(Stored entries)

══════════════════════════════

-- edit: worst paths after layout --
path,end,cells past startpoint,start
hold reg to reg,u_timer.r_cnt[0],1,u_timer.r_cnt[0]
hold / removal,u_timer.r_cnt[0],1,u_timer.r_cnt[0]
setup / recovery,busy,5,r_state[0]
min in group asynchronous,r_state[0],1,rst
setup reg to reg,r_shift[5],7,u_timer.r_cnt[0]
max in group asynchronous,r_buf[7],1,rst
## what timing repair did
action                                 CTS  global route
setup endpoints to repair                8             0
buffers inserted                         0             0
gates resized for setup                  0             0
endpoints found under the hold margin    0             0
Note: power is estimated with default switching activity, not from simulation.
### src/rtl/sc_pkg.sv
// rtl/sc_pkg.sv - shared constants, seeds, LFSR step and FSM state for the SC stream generator
package sc_pkg;

  localparam int SC_N_CH       = 7;
  localparam int SC_VALUE_W    = 8;
  localparam int SC_STREAM_LEN = 64;
  localparam int SC_LFSR_W     = 8;

  // x^8+x^6+x^5+x^4+1 -> feedback from bits 7,5,4,3
  localparam logic [SC_LFSR_W-1:0] SC_TAP_MASK = 8'hB8;

  // Channel c seed is SC_SEED[c]; all distinct and nonzero so no channel can lock up.
  localparam logic [SC_N_CH-1:0][SC_LFSR_W-1:0] SC_SEED = {
    8'hE8, 8'h71, 8'h96, 8'h2F, 8'hC3, 8'h5A, 8'h01
  };

  typedef enum logic [1:0] {
    ST_IDLE = 2'd0,
    ST_GEN  = 2'd1,
    ST_DONE = 2'd2
  } state_e;

  function automatic logic [SC_LFSR_W-1:0] lfsr_next(input logic [SC_LFSR_W-1:0] q);
    return {q[SC_LFSR_W-2:0], ^(q & SC_TAP_MASK)};
  endfunction

endpackage

### src/rtl/sc_lfsr8.sv
// rtl/sc_lfsr8.sv - 8-bit Fibonacci LFSR, reseeded on rst, advances only while en
module sc_lfsr8
  import sc_pkg::*;
(
  input  logic                 clk,
  input  logic                 rst,
  input  logic                 en,
  input  logic [SC_LFSR_W-1:0] seed,
  output logic [SC_LFSR_W-1:0] q
);

  logic [SC_LFSR_W-1:0] q_q;
  logic [SC_LFSR_W-1:0] q_d;

  always_comb begin
    q_d = q_q;
    if (en) begin
      q_d = lfsr_next(q_q);
    end
  end

  always_ff @(posedge clk) begin
    if (rst) begin
      q_q <= seed;
    end else begin
      q_q <= q_d;
    end
  end

  assign q = q_q;

endmodule

### src/rtl/sc_stream_gen.sv
// rtl/sc_stream_gen.sv - converts a frame of binary values into parallel unipolar stochastic streams
module sc_stream_gen
  import sc_pkg::*;
#(
  parameter int N_CH       = SC_N_CH,
  parameter int VALUE_W    = SC_VALUE_W,
  parameter int STREAM_LEN = SC_STREAM_LEN
) (
  input  logic                         clk,
  input  logic                         rst,
  input  logic                         in_valid,
  output logic                         in_ready,
  input  logic [N_CH*VALUE_W-1:0]      in_values,
  output logic                         out_valid,
  input  logic                         out_ready,
  output logic [N_CH*STREAM_LEN-1:0]   out_streams,
  output logic                         busy
);

  localparam int CNT_W = $clog2(STREAM_LEN);

  state_e                       state_q, state_d;
  logic [CNT_W-1:0]             cnt_q, cnt_d;
  logic [N_CH*VALUE_W-1:0]      value_q, value_d;
  logic [N_CH*STREAM_LEN-1:0]   stream_q, stream_d;
  logic [N_CH*SC_LFSR_W-1:0]    lfsr_q;
  logic                         lfsr_en;

  // LFSRs run only during GEN so the sequence carries on from frame to frame.
  assign lfsr_en = (state_q == ST_GEN);

  for (genvar g = 0; g < N_CH; g++) begin : g_lfsr
    sc_lfsr8 u_lfsr (
      .clk  (clk),
      .rst  (rst),
      .en   (lfsr_en),
      .seed (SC_SEED[g]),
      .q    (lfsr_q[g*SC_LFSR_W +: SC_LFSR_W])
    );
  end

  always_comb begin
    state_d  = state_q;
    cnt_d    = cnt_q;
    value_d  = value_q;
    stream_d = stream_q;
    case (state_q)
      ST_IDLE: begin
        if (in_valid) begin
          value_d  = in_values;
          stream_d = '0;
          cnt_d    = '0;
          state_d  = ST_GEN;
        end
      end
      ST_GEN: begin
        // Bit index equals GEN cycle index; compare uses the LFSR value before this cycle's step.
        for (int c = 0; c < N_CH; c++) begin
          stream_d[c*STREAM_LEN + int'(cnt_q)] =
            (value_q[c*VALUE_W +: VALUE_W] > lfsr_q[c*SC_LFSR_W +: SC_LFSR_W]);
        end
        if (cnt_q == CNT_W'(STREAM_LEN-1)) begin
          state_d = ST_DONE;
        end else begin
          cnt_d = cnt_q + 1'b1;
        end
      end
      ST_DONE: begin
        if (out_ready) begin
          state_d = ST_IDLE;
        end
      end
      default: begin
        state_d = ST_IDLE;
      end
    endcase
  end

  always_ff @(posedge clk) begin
    if (rst) begin
      state_q  <= ST_IDLE;
      cnt_q    <= '0;
      value_q  <= '0;
      stream_q <= '0;
    end else begin
      state_q  <= state_d;
      cnt_q    <= cnt_d;
      value_q  <= value_d;
      stream_q <= stream_d;
    end
  end

  assign in_ready    = (state_q == ST_IDLE);
  assign out_valid   = (state_q == ST_DONE);
  assign busy        = (state_q == ST_GEN);
  assign out_streams = stream_q;

endmodule
--- config.mk ---
export PLATFORM = sky130hd
export DESIGN_NAME = preamble_tx_flat
export DESIGN_NICKNAME = d
export VERILOG_FILES = /design/src/rtl/preamble_pkg.sv /design/src/rtl/preamble_tx_if.sv /design/src/rtl/preamble_coef_ram.sv /design/src/rtl/preamble_tx.sv /design/src/flat_wrapper.sv
export SDC_FILE = /design/constraint.sdc
export NUM_CORES = 1
export LEC_CHECK = 0
export ABC_AREA = 1
export CORE_MARGIN = 2
export CORE_UTILIZATION = 59
export CTS_BUF_LIST = sky130_fd_sc_hd__clkbuf_4 sky130_fd_sc_hd__clkbuf_8
export DETAILED_ROUTE_END_ITERATION = 10
export DONT_BUFFER_PORTS = 1
export PLACE_DENSITY = 0.74
export SLEW_MARGIN = 20
export SYNTH_ARGS = -nofsm -noshare
export SYNTH_HDL_FRONTEND = slang
export SYNTH_SLANG_ARGS = --single-unit
--- constraint.sdc ---
create_clock -name clk -period 2.8 [get_ports clk]
set_input_delay 0 -clock clk [delete_from_list [all_inputs] [get_ports clk]]
set_output_delay 0 -clock clk [all_outputs]
set_load 0.01 [all_outputs]
--- src/rtl/preamble_pkg.sv ---
// Types and coefficient word-0 field layout shared by the preamble transmitter and the receive correlator.
package preamble_pkg;

  typedef enum logic [1:0] {
    IDLE  = 2'd0,
    LOAD0 = 2'd1,
    LOAD1 = 2'd2,
    SEND  = 2'd3
  } state_t;

  localparam int COEF_WORDS     = 8;
  localparam int CHIPS_PER_WORD = 16;

  // Word 0: amplitude magnitude in [30:16] (bit 31 ignored), chip count in [6:0]
  localparam int AMP_MSB = 30;
  localparam int AMP_LSB = 16;
  localparam int LEN_MSB = 6;
  localparam int LEN_LSB = 0;
  localparam int AMP_W   = AMP_MSB - AMP_LSB + 1;
  localparam int LEN_W   = LEN_MSB - LEN_LSB + 1;

  function automatic logic [LEN_W-1:0] clamp_len(input logic [LEN_W-1:0] len,
                                                 input logic [LEN_W-1:0] max_len);
    return (len > max_len) ? max_len : len;
  endfunction

endpackage

--- src/rtl/preamble_tx_if.sv ---
// TX preamble bundle: host coefficient load, start/strobe controls, and the I/Q sample outputs.
interface preamble_tx_if;
  logic               txstrobe;
  logic               start;
  logic [31:0]        cdata;
  logic [2:0]         cstate;
  logic               cwrite;
  logic signed [15:0] i_out;
  logic signed [15:0] q_out;
  logic               busy;
  logic               done;
  logic [15:0]        debugbus;

  modport master (
    output txstrobe, start, cdata, cstate, cwrite,
    input  i_out, q_out, busy, done, debugbus
  );

  modport slave (
    input  txstrobe, start, cdata, cstate, cwrite,
    output i_out, q_out, busy, done, debugbus
  );
endinterface

--- src/rtl/preamble_coef_ram.sv ---
// 8x32 single-port coefficient store, synchronous read (data one cycle after address), write-enabled.
module preamble_coef_ram
  import preamble_pkg::*;
(
  input  logic                          clk,
  input  logic                          we_i,
  input  logic [$clog2(COEF_WORDS)-1:0] addr_i,
  input  logic [31:0]                   wdata_i,
  output logic [31:0]                   rdata_o
);

  logic [31:0] mem_q [COEF_WORDS];
  logic [31:0] rdata_q;

  // No reset: contents must survive a mid-sequence reset of the transmitter
  always_ff @(posedge clk) begin
    if (we_i) mem_q[addr_i] <= wdata_i;
    rdata_q <= mem_q[addr_i];
  end

  assign rdata_o = rdata_q;

endmodule

--- src/rtl/preamble_tx.sv ---
// Emits the programmed +/-A chip sequence, one chip per txstrobe, outputs registered one cycle after the strobe.
// PREAMBLE_TX_RAMP_EN halves the amplitude of the first and last chips; strobes must be >= 2 cycles apart.
module preamble_tx
  import preamble_pkg::*;
#(
  parameter int MAX_CHIPS = 112
) (
  input logic          clk,
  input logic          reset,
  preamble_tx_if.slave bus
);

  localparam int BIT_W  = $clog2(CHIPS_PER_WORD);
  localparam int ADDR_W = $clog2(COEF_WORDS);

  state_t             state_q, state_d;
  logic [LEN_W-1:0]   chip_idx_q, chip_idx_d;
  logic [LEN_W-1:0]   n_q, n_d;
  logic [AMP_W-1:0]   a_q, a_d;
  logic signed [15:0] i_q, i_d, q_q, q_d;
  logic               done_q, done_d, done_now;
  logic               busy, done;

  logic               ram_we;
  logic [ADDR_W-1:0]  rd_addr, ram_addr;
  logic [31:0]        rdata;
  logic [15:0]        re_half, im_half;
  logic [LEN_W-1:0]   n_word;
  logic [BIT_W-1:0]   chip_bit;
  logic               ramp;
  logic signed [15:0] amp, amp_neg;

  assign busy   = (state_q != IDLE);
  assign ram_we = bus.cwrite & ~busy;

  // The word for chip_idx is addressed one cycle ahead of its strobe, which is why strobes need a gap
  always_comb begin
    rd_addr = '0;
    case (state_q)
      LOAD1:   rd_addr = ADDR_W'(1);
      SEND:    rd_addr = ADDR_W'(1) + chip_idx_q[LEN_W-1:BIT_W];
      default: rd_addr = '0;
    endcase
  end

  assign ram_addr = ram_we ? bus.cstate : rd_addr;

  preamble_coef_ram u_coef_ram (
    .clk     (clk),
    .we_i    (ram_we),
    .addr_i  (ram_addr),
    .wdata_i (bus.cdata),
    .rdata_o (rdata)
  );

  assign re_half  = rdata[31:16];
  assign im_half  = rdata[15:0];
  assign n_word   = clamp_len(rdata[LEN_MSB:LEN_LSB], LEN_W'(MAX_CHIPS));
  assign chip_bit = chip_idx_q[BIT_W-1:0];

`ifdef PREAMBLE_TX_RAMP_EN
  assign ramp = (chip_idx_q == '0) || (chip_idx_q == n_q - LEN_W'(1));
`else
  assign ramp = 1'b0;
`endif

  assign amp     = ramp ? $signed({2'b00, a_q[AMP_W-1:1]}) : $signed({1'b0, a_q});
  assign amp_neg = -amp;

  always_comb begin
    state_d    = state_q;
    chip_idx_d = chip_idx_q;
    a_d        = a_q;
    n_d        = n_q;
    i_d        = i_q;
    q_d        = q_q;
    done_d     = 1'b0;
    done_now   = 1'b0;
    case (state_q)
      IDLE: begin
        i_d        = '0;
        q_d        = '0;
        chip_idx_d = '0;
        if (bus.start && !bus.cwrite) state_d = LOAD0;
      end
      LOAD0: begin
        i_d     = '0;
        q_d     = '0;
        state_d = LOAD1;
      end
      LOAD1: begin
        i_d        = '0;
        q_d        = '0;
        a_d        = rdata[AMP_MSB:AMP_LSB];
        n_d        = n_word;
        chip_idx_d = '0;
        // An empty sequence finishes straight from LOAD1, so done comes from the word being read now
        if (n_word == '0) begin
          done_now = 1'b1;
          state_d  = IDLE;
        end else begin
          state_d = SEND;
        end
      end
      SEND: begin
        if (bus.txstrobe) begin
          if (chip_idx_q == n_q) begin
            i_d        = '0;
            q_d        = '0;
            done_d     = 1'b1;
            chip_idx_d = '0;
            state_d    = IDLE;
          end else begin
            i_d        = re_half[chip_bit] ? amp : amp_neg;
            q_d        = im_half[chip_bit] ? amp : amp_neg;
            chip_idx_d = chip_idx_q + LEN_W'(1);
          end
        end
      end
      default: state_d = IDLE;
    endcase
  end

  always_ff @(posedge clk) begin
    if (reset) begin
      state_q    <= IDLE;
      chip_idx_q <= '0;
      a_q        <= '0;
      n_q        <= '0;
      i_q        <= '0;
      q_q        <= '0;
      done_q     <= 1'b0;
    end else begin
      state_q    <= state_d;
      chip_idx_q <= chip_idx_d;
      a_q        <= a_d;
      n_q        <= n_d;
      i_q        <= i_d;
      q_q        <= q_d;
      done_q     <= done_d;
    end
  end

  assign done         = done_q | done_now;
  assign bus.i_out    = i_q;
  assign bus.q_out    = q_q;
  assign bus.busy     = busy;
  assign bus.done     = done;
  assign bus.debugbus = {busy, done, 2'(state_q), chip_idx_q, bus.cwrite, bus.cstate, bus.txstrobe};

endmodule

--- src/flat_wrapper.sv ---
// flat-port wrapper written by rule: the top's interface ports become plain ports
module preamble_tx_flat import preamble_pkg::*;
#(
  parameter int MAX_CHIPS = 112
)
  (clk, reset, bus_txstrobe, bus_start, bus_cdata, bus_cstate, bus_cwrite, bus_i_out, bus_q_out, bus_busy, bus_done, bus_debugbus);
  preamble_tx_if bus_i ();
  input logic clk;
  input logic reset;
  input wire logic [$bits(bus_i.txstrobe)-1:0] bus_txstrobe;
  input wire logic [$bits(bus_i.start)-1:0] bus_start;
  input wire logic [$bits(bus_i.cdata)-1:0] bus_cdata;
  input wire logic [$bits(bus_i.cstate)-1:0] bus_cstate;
  input wire logic [$bits(bus_i.cwrite)-1:0] bus_cwrite;
  output wire logic [$bits(bus_i.i_out)-1:0] bus_i_out;
  output wire logic [$bits(bus_i.q_out)-1:0] bus_q_out;
  output wire logic [$bits(bus_i.busy)-1:0] bus_busy;
  output wire logic [$bits(bus_i.done)-1:0] bus_done;
  output wire logic [$bits(bus_i.debugbus)-1:0] bus_debugbus;
  assign bus_i.txstrobe = bus_txstrobe;
  assign bus_i.start = bus_start;
  assign bus_i.cdata = bus_cdata;
  assign bus_i.cstate = bus_cstate;
  assign bus_i.cwrite = bus_cwrite;
  assign bus_i_out = bus_i.i_out;
  assign bus_q_out = bus_i.q_out;
  assign bus_busy = bus_i.busy;
  assign bus_done = bus_i.done;
  assign bus_debugbus = bus_i.debugbus;
  preamble_tx #(.MAX_CHIPS(MAX_CHIPS)) u_core (.clk(clk), .reset(reset), .bus(bus_i));
endmodule
# After elaboration in Yosys (flattened, before gate mapping)
# Memories as Yosys holds them, arrays and structs flattened. A register that Yosys moved wholly into a read port is not among the register bits.
# Index checks and enable logic that the tools add are counted.
# totals
regBits	64
latch_bits	0
ram_bits	256
rom_bits	0
inputBits	40
output_inout_bits	50
wordCells	64
mem_count	1
# classes
n_addsub	3
multipliers	0
n_div	0
order_cmp	2
n_eq_ne	7
shift	0
mux	28
bitwise_logic	5
n_reduce_logical	11
# memory_table
memory	depth	word_bits	read_ports	rd_clocked_by_memory_dff	write_ports	line_no	rtl
u_core.u_coef_ram.mem_q	8	32	1	1	1	preamble_coef_ram.sv:12	logic [31:0] mem_q [COEF_WORDS];
# op_table
op	count
2-to-1 mux 16 bit	6
one-hot mux 16 bit (2 select lines)	2
2-to-1 mux 7 bit	3
negator 15 -> 16 bit	1
one-hot mux 7 bit (2 select lines)	1
binary-select mux 1 bit (select 4 bit)	2
2-to-1 mux 2 bit	4
one-hot mux 2 bit (4 select lines)	1
adder 7 x 1 -> 7 bit, second input constant	1
equality test 7 bit	1
> comparator 7 bit, second input constant	1
logical NOT 7 bit	1
2-to-1 mux 1 bit	7
one-hot mux 3 bit (2 select lines)	1
OR reduction 3 bit	2
< comparator 4 x 5 -> 1 bit, second input constant	1
equality test 2 bit, second input constant	2
!= test 2 x 1 -> 1 bit, second input constant	2
nonzero test 2 bit	2
adder 1 x 3 -> 3 bit, first input constant	1
2-to-1 mux 3 bit	1
inverter 1 bit	3
AND reduction 3 bit	1
equality test 2 x 1 -> 1 bit, second input constant	1
other kinds (8)	8

# Longest topological paths before layout
# depth
ltp_word	6
ltp_mapped	13
mapped_depth_nobuf	11

# Modules after synthesis
# From an unflattened synthesis, not the netlist that was laid out.
# hier_totals
hier_cells	1667
hier_area_um2	15432.3
# by_module_without_submodules
mod	instances	cells_per_inst	area_each_um2	seq_area_each_um2
preamble_coef_ram	1	1084	11472.3	8328.0
preamble_tx	1	583	3960.0	1261.2

# Least setup slack after synthesis
# Ideal clock, no wire load.
# synth_timing
path_kind	reg2reg
from	register u_core.chip_idx_q[4]
to	memory u_core.u_coef_ram.mem_q[6][0], enable pin
setup_ns	0.421
arrival_time_ns	2.655
t_required_ns	2.379
path_slack_ns	-0.276
path_stages_with_launch	9
path_buffers	1
synth_period_minus_slack_ns	3.076
cell_sequence	dfxtp_1 > ha_1 > nor2_1 > nor2_1 > nand2_1 > o21ai_4 > nand2_4 > buf_2 > nor2_1
# synth_between
elab_chain_cells	3
# synth_lines
item	line_no	rtl
start, declared	preamble_tx.sv:17	logic [LEN_W-1:0] chip_idx_q, chip_idx_d;
start signal, assigned	preamble_tx.sv:135	chip_idx_q <= chip_idx_d;
adder 1 x 3 -> 3 bit	preamble_tx.sv:41	SEND: rd_addr = ADDR_W'(1) + chip_idx_q[LEN_W-1:BIT_W];
one-hot mux 3 bit (2 select lines)	preamble_tx.sv:39	case (state_q)
2-to-1 mux 3 bit	preamble_tx.sv:46	assign ram_addr = ram_we ? bus.cstate : rd_addr;
end, declared	preamble_coef_ram.sv:12	
# Every way passes these cells.

# Worst setup path in the final report
# layout_timing
from	register u_core.chip_idx_q[1]
to	register u_core.i_q[1], in the netlist u_core.bus.i_out[1]
# layout_between
elab_chain_cells	6
word_cells_on_any_way	7
classes_between	1 x eq/ne; 6 x mux
# layout_lines
item	line_no	rtl
binary-select mux 1 bit (select 4 bit)	preamble_tx.sv:114	i_d = re_half[chip_bit] ? amp : amp_neg;
2-to-1 mux 1 bit (not written as such)	preamble_tx.sv:114	
2-to-1 mux 16 bit	preamble_tx.sv:114	
2-to-1 mux 16 bit *	preamble_tx.sv:107	if (chip_idx_q == n_q) begin
2-to-1 mux 16 bit *	preamble_tx.sv:106	if (bus.txstrobe) begin
one-hot mux 16 bit (2 select lines) *	preamble_tx.sv:79	case (state_q)
end signal, assigned	preamble_tx.sv:138	i_q <= i_d;
end, declared	preamble_tx.sv:20	logic signed [15:0] i_q, i_d, q_q, q_d;
# Mark *: on every way between the ends. The rest lies on a longest branch, timed or not. The select of a mux whose other input is x is not followed.
# A chain may end at the register's enable or synchronous reset.

==> summary.md <==
| Metric | Value |
|---|---|
| Multi-input gate area | `0.00393 sq mm` |
| Outcome | `finished clean` |
| Vias in the first global route | `9409` |
| Relative slew slack | `60.6%` |
| Global route total overflow | `0` |
| Fin crit period | `2.64 ns` |
| #FFs+latches synth | `351` |
| Crit. End Element | `flip-flop` |
| Num CTS Buffers | `53` |
| Routability cong. | `0.921` |
| Pre-antenna DRT Iters | `6` |
| Met3 wire length | `2600 um` |
| Peak VDD IR | `0.000754 V` |
| Post-synth EDFFs | `256` |
| Die area | `0.0253 sq mm` |
| Tot GR Track Use | `24.8%` |
| CP required | `3.32 ns` |
| FILL cells | `1757` |
| Clock insertion delay at the later pin of the skew report | `0.60 ns` |
| DIE HEIGHT | `159 um` |
| Synthesized net count | `1352` |
| Max Slew Vio Count | `0` |
| Ys flop type | `edfxtp_1` |
| P&R area growth vs syn | `13.6%` |
| Post-DR wirelength/cell | `18.3 um` |
| Layout cell share with drive strength beyond 1 | `11.2%` |
| Worst Path Max Fanout | `15` |
| Worst setup SP type | `flip-flop` |
| Cell count after synthesis | `1309` |
| DR top layer | `met4` |
| Final hold violation count | `0` |
| Final count of negative-setup-slack endpoints | `0` |
| IO Count | `90` |
| Total power | `16.2 mW` |
| Leakage | `5.91 nW` |
| Worst hold slack | `0.00000421 ns` |
| Final worst setup slack | `0.162 ns` |
| RSZ-0062 raised after global routing | `no` |
| Global-route wire length before repair | `49900 um` |
| WL met2 | `14900 um` |
| Pwr Density | `1010 mW/mm^2` |
| Clk_skew | `0.0315 ns` |
| Die X-Extent | `159 um` |
| # rows | `56` |
| Num Clock Sinks | `351` |
| Critical-path cell list | `inv_2, nand3_1, nand2_1, nand2_1, nand2_1, inv_1, buf_4, nand2_2, nand2_1, nand3_1, a21oi_1, dlygate4sd3_1` |
| Vias | `9743` |
| Most frequent CP cell | `nand2_1` |
| Postcts setup bufs | `0` |
| Setup CP Type | `reg -> reg` |
| Synth Area per Inst | `10.8 sq um` |
| Slowest stage delay, CP | `0.66 ns` |
| Initial antenna violation count | `2` |
| Htree depth | `2` |
| Dpl ws | `0.586 ns` |
| CTS tree | `yes` |
| Sequential cell area fraction in the yosys report | `67.6%` |
| Async set-reset flop share out of synthesis | `0%` |
| Unique cell type count in the Yosys netlist | `36` |
| FF+latch area | `0.00959 sq mm` |
| Largest net degree at the start of global routing | `128` |
| Max Cap Viol | `0` |
| Worst hold path depth | `0` |
| Hold Path Class | `in -> out` |
| CTS clk-pin slew, worst paths | `0.06 ns` |
| Clock Root Buffer | `clkbuf_8` |
| Vias per std cell | `5.64` |
| Layout Nets | `1406` |
| Drt total wl | `31600 um` |
| Detailed placement HPWL | `18400 um` |
| # DRC | `0` |
| Core area | `0.0235 sq mm` |
| Maximum clock rate | `379 MHz` |
| Number of synthesis warnings | `0` |
| Initial DRC Count | `832` |
| Max Root-Sink Buffers | `3` |
| Actual slew at the worst max-slew pin | `0.591 ns` |
| Final period util | `94.2%` |
| CP arrival | `3.16 ns` |
| Initial Util | `60.3%` |
| Post-route ant nets | `0` |
| I/O Buffers | `0` |
| Critical path's slowest cell | `dfxtp_1` |
| Post-Syn Area | `0.0142 sq mm` |
| Metal-1 WL | `13400 um` |
| Worst Reg-to-Reg Cells | `12` |
where the power goes:
part           internal [mW]  switching (mW)
combinational           1.54            3.57
clock                   2.47            1.90
sequential              6.36           0.391
total                   10.4            5.86
cell usage after synthesis, types with 16 or more instances:
cell	instances	area share, %
o21ai_0	107	3.8
or2_0	24	1.1
nand4_1	34	1.5
buf_4	18	0.95
a21oi_1	53	1.9
o21ai_1	17	0.60
nand3_1	87	3.1
o211ai_1	31	1.6
inv_1	72	1.9
dfxtp_1	95	13
nor2_1	244	6.5
nand2_1	162	4.3
buf_2	27	0.95
edfxtp_1	256	54
clkbuf_1	16	0.42
layer usage:
layer	vias up	GRT usage, %
met4	0	9.59
met1	4626	33.3
met2	434	40.1
met5	-	0
li1	4622	-
met3	61	5.44
cells in the final DEF, fill, tap and decap left out, types with 17 or more instances in the layout:
cell	Yosys	final
edfxtp_1	256	256
nor2_1	244	234
nand2_1	162	162
o21ai_0	107	107
dfxtp_1	95	94
nand3_1	87	87
inv_1	72	72
clkbuf_8	0	62
a21oi_1	53	53
dlygate4sd3_1	0	39
nand4_1	34	34
o211ai_1	31	31
or2_0	24	24
buf_4	18	22
clkbuf_4	0	20
o21ai_1	17	17
repair_timing:
item                       4_1_cts  5_1_grt
setup endpoints to repair        0        2
hold endpoints to repair       428        0
hold buffers                    40        0
gates resized for setup          0        2
worst max-delay path, delay by kind of cell, from the launching register on:
family,cells,cell delay (ns)
flip-flops,1,0.66
AND/OR/NAND/NOR,7,0.75
AO/OA/AOI/OAI,1,0.13
buffers and inverters,4,1.03
final timing paths:
kind / from / to / slack, ns
max: u_core.chip_idx_q[1] / u_core.bus.i_out[1] / 0.16
min: bus_cstate[1] / bus_debugbus[2] / 0.000004
max reg2reg: u_core.chip_idx_q[1] / u_core.bus.i_out[1] / 0.16
min reg2reg: u_core.u_coef_ram.rdata_o[30] / u_core.a_q[14] / 0.46
metrics by stage:
stage	setup TNS, ns	std cells	area [sq um]	utilization (%)
floorplan	-16.97	1309	14200	-
global placement	0	1587	14600	61.8
detailed placement	0	1587	14600	61.8
CTS	0	1724	16100	68.4
global route	0	1726	16100	68.4
finish	0	1726	16100	68.4
kinds of logic after synthesis:
logic type	count (synthesis)	synth area share, %
flip-flops	351	67.6
AO/OA/AOI/OAI	214	8.31
buffers and inverters	150	5.22
adder cells (fa/ha/maj)	3	0.265
XOR/XNOR	15	0.926
multiplexers	1	0.0794
AND/OR/NAND/NOR	575	17.6
cell type report:
| class | instances | area share (%) |
|---|---|---|
| antenna | 2 | 0.0311 |
| tap | 319 | 2.48 |
| timing repair buffer | 71 | 4.69 |
| clock buffer | 82 | 6.23 |
| sequential | 351 | 59.5 |
| clock inverter | 15 | 0.831 |
| inverter | 78 | 1.82 |
| multi-input combinational | 808 | 24.4 |
state kept, by name (all words and copies together) (netlist names):
| signal | flops |
|---|---|
| u_core.a_q | 15 |
| u_core.bus.i_out | 15 |
| u_core.bus.q_out | 16 |
| u_core.chip_idx_q | 7 |
| u_core.done_q | 1 |
| u_core.n_q | 7 |
| u_core.state_q | 2 |
| u_core.u_coef_ram.mem_q | 256 |
| u_core.u_coef_ram.rdata_o | 32 |
Power figures use the tool's default switching activity.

══════════════════════════════

» **WHAT YOU SHOULD DO**: Each line in the entries above, starting at the line with "# Mark *: on" and ending at the line with "Postcts setup bufs", is to be printed exactly, and only those lines.

» **ANSWER TO THIS PROBLEM**:
# Mark *: on every way between the ends. The rest lies on a longest branch, timed or not. The select of a mux whose other input is x is not followed.
# A chain may end at the register's enable or synchronous reset.

==> summary.md <==
| Metric | Value |
|---|---|
| Multi-input gate area | `0.00393 sq mm` |
| Outcome | `finished clean` |
| Vias in the first global route | `9409` |
| Relative slew slack | `60.6%` |
| Global route total overflow | `0` |
| Fin crit period | `2.64 ns` |
| #FFs+latches synth | `351` |
| Crit. End Element | `flip-flop` |
| Num CTS Buffers | `53` |
| Routability cong. | `0.921` |
| Pre-antenna DRT Iters | `6` |
| Met3 wire length | `2600 um` |
| Peak VDD IR | `0.000754 V` |
| Post-synth EDFFs | `256` |
| Die area | `0.0253 sq mm` |
| Tot GR Track Use | `24.8%` |
| CP required | `3.32 ns` |
| FILL cells | `1757` |
| Clock insertion delay at the later pin of the skew report | `0.60 ns` |
| DIE HEIGHT | `159 um` |
| Synthesized net count | `1352` |
| Max Slew Vio Count | `0` |
| Ys flop type | `edfxtp_1` |
| P&R area growth vs syn | `13.6%` |
| Post-DR wirelength/cell | `18.3 um` |
| Layout cell share with drive strength beyond 1 | `11.2%` |
| Worst Path Max Fanout | `15` |
| Worst setup SP type | `flip-flop` |
| Cell count after synthesis | `1309` |
| DR top layer | `met4` |
| Final hold violation count | `0` |
| Final count of negative-setup-slack endpoints | `0` |
| IO Count | `90` |
| Total power | `16.2 mW` |
| Leakage | `5.91 nW` |
| Worst hold slack | `0.00000421 ns` |
| Final worst setup slack | `0.162 ns` |
| RSZ-0062 raised after global routing | `no` |
| Global-route wire length before repair | `49900 um` |
| WL met2 | `14900 um` |
| Pwr Density | `1010 mW/mm^2` |
| Clk_skew | `0.0315 ns` |
| Die X-Extent | `159 um` |
| # rows | `56` |
| Num Clock Sinks | `351` |
| Critical-path cell list | `inv_2, nand3_1, nand2_1, nand2_1, nand2_1, inv_1, buf_4, nand2_2, nand2_1, nand3_1, a21oi_1, dlygate4sd3_1` |
| Vias | `9743` |
| Most frequent CP cell | `nand2_1` |
| Postcts setup bufs | `0` |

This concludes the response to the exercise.